◆ STUDY MATERIAL:
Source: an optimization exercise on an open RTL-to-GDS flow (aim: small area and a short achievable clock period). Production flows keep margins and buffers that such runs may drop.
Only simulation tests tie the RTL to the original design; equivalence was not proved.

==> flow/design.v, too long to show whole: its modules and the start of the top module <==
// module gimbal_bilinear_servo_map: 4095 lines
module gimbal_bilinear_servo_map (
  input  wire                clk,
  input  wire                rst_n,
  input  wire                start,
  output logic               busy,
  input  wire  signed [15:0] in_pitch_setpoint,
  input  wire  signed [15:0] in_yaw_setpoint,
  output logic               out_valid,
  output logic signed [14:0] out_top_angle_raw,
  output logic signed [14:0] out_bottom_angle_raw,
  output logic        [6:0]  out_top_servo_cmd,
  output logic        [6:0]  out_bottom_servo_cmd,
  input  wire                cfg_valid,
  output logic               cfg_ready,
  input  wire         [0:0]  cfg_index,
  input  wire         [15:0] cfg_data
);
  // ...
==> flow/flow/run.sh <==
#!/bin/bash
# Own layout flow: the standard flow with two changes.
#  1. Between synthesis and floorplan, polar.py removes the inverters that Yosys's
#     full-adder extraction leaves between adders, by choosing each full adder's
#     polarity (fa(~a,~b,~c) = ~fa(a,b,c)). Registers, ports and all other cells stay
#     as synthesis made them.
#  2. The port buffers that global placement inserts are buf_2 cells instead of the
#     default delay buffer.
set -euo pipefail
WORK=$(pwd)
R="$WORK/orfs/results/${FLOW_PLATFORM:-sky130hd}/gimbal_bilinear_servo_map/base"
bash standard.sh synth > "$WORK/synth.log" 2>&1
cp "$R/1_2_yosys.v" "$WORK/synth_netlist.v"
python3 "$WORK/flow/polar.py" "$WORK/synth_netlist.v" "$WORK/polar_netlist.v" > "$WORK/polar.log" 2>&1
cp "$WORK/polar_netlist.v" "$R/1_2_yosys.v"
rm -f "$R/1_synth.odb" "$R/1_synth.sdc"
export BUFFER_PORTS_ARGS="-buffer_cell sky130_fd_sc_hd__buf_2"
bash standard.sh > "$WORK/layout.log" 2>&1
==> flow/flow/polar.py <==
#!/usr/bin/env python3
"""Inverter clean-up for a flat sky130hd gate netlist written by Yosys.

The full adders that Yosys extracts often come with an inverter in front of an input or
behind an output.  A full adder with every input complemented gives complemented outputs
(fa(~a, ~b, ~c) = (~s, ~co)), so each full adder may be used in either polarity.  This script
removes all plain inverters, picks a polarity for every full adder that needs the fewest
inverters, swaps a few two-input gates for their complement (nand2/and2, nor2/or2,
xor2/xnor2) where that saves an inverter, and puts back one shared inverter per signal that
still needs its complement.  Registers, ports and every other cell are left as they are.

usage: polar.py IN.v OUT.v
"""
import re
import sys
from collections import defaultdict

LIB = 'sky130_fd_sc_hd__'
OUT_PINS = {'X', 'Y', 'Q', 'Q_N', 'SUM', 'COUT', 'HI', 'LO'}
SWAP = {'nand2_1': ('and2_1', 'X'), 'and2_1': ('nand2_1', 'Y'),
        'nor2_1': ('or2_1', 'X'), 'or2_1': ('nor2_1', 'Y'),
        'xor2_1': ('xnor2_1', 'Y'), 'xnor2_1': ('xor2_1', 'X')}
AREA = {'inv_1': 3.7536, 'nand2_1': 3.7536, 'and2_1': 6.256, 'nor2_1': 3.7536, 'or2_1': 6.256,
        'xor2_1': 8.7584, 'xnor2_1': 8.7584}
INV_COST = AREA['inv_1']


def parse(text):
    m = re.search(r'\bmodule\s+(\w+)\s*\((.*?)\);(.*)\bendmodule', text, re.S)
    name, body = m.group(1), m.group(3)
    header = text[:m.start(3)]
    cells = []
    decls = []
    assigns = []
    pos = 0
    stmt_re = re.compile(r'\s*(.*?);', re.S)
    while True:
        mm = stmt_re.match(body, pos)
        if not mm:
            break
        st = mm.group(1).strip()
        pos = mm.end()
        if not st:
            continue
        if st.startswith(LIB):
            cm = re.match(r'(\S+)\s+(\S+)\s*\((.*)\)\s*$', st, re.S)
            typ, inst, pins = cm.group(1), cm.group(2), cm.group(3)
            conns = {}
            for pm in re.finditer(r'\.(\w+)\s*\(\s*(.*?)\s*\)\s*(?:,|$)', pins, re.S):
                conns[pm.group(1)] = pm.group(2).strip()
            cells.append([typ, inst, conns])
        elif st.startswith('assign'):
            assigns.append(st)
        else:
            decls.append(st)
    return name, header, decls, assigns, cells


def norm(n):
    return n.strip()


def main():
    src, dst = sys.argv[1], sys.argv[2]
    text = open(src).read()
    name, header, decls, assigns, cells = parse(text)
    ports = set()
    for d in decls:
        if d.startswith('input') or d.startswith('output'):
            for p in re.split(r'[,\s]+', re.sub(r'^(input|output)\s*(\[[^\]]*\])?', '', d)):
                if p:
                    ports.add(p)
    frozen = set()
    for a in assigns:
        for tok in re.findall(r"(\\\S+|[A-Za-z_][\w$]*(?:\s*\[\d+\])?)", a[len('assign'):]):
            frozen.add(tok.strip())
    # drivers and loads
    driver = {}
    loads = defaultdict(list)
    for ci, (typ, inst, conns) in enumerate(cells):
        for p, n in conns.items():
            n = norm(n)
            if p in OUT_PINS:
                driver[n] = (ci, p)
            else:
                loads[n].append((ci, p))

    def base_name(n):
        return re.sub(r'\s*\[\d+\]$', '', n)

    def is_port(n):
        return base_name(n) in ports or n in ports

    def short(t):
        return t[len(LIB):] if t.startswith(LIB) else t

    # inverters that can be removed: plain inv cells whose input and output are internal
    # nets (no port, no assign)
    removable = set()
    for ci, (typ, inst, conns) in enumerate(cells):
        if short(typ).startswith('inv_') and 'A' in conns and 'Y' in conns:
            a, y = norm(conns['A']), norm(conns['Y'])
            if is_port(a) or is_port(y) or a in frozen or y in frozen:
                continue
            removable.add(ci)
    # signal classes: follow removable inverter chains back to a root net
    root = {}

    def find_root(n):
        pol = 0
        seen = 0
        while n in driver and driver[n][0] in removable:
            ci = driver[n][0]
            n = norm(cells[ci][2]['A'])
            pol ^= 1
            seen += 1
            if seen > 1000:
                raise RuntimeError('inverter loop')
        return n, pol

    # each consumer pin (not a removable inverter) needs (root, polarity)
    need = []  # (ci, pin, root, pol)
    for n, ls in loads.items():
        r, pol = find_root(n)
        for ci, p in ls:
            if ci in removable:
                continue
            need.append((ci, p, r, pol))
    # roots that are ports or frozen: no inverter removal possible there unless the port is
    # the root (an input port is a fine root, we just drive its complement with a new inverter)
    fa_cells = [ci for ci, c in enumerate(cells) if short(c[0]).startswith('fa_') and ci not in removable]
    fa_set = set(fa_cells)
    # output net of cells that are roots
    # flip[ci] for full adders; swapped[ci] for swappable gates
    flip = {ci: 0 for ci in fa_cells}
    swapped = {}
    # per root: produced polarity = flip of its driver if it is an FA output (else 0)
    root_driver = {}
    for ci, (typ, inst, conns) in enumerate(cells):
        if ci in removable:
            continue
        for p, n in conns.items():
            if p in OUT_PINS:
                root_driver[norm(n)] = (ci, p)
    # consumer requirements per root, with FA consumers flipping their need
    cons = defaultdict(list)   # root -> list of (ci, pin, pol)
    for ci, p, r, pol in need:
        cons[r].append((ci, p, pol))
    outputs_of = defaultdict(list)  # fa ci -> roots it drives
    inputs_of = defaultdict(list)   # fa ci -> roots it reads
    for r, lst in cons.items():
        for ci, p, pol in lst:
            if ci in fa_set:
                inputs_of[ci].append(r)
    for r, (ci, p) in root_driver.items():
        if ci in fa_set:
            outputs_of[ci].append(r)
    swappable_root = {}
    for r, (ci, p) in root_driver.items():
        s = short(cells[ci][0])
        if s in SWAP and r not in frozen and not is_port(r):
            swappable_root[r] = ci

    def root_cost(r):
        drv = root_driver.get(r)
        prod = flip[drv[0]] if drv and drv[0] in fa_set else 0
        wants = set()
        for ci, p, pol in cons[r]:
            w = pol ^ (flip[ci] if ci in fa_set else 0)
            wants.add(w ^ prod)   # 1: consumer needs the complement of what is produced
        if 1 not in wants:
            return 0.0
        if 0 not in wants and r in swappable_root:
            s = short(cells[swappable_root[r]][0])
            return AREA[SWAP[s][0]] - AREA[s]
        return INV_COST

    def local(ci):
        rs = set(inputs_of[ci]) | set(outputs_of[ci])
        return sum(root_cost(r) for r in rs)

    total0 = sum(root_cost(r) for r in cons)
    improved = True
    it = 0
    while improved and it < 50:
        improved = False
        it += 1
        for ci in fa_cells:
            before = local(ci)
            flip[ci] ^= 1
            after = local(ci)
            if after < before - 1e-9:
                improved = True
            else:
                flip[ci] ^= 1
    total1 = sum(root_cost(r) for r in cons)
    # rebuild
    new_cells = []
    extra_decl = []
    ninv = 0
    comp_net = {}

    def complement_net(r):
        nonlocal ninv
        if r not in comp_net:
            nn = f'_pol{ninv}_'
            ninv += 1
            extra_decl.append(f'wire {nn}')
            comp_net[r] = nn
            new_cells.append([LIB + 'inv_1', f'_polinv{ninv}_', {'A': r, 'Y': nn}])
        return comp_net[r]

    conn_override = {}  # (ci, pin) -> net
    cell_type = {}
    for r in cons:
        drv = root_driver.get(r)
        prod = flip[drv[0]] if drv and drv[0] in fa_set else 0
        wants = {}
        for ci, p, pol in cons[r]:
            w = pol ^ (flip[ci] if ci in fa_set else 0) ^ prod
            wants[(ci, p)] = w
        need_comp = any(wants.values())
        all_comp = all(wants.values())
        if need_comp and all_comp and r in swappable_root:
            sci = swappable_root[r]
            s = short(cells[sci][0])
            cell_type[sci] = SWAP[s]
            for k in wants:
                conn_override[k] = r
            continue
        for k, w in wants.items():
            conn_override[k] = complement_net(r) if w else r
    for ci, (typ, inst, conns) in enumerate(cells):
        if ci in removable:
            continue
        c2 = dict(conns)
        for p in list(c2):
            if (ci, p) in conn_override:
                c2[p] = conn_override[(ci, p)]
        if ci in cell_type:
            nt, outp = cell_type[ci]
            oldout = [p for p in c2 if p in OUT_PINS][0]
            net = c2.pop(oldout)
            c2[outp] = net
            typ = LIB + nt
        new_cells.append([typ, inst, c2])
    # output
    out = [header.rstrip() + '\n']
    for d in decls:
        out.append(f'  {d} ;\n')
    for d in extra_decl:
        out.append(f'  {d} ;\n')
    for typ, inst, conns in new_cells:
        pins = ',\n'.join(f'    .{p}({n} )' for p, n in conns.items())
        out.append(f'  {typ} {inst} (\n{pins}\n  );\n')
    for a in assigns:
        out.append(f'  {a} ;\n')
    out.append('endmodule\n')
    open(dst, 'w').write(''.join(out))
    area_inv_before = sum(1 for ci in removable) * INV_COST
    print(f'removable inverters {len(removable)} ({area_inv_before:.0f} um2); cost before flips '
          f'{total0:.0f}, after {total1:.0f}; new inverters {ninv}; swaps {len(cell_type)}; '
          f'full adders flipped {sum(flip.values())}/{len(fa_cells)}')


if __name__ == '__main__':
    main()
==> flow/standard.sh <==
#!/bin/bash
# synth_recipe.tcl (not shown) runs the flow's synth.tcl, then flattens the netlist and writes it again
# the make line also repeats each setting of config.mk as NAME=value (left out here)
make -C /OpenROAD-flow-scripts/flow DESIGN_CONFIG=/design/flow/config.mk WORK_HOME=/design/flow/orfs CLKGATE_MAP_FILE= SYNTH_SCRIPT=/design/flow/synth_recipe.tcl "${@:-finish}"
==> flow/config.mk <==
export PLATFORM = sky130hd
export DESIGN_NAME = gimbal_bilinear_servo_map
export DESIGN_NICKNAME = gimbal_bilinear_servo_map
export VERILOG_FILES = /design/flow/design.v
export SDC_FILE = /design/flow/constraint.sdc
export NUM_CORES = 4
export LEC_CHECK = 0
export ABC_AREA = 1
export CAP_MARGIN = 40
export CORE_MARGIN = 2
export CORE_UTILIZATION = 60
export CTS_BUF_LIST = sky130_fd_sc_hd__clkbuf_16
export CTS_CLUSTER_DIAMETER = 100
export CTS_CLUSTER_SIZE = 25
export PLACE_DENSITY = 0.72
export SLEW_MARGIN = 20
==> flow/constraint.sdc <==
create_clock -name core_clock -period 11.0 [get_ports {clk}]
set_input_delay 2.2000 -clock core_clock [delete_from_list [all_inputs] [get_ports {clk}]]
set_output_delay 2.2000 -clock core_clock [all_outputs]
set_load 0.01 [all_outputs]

◆ INSTRUCTIONS FOR THE TASK: Every line in the listing that holds the string "after" should be copied out.

◆ YOUR RESPONSE:
            after = local(ci)
            if after < before - 1e-9:
          f'{total0:.0f}, after {total1:.0f}; new inverters {ninv}; swaps {len(cell_type)}; '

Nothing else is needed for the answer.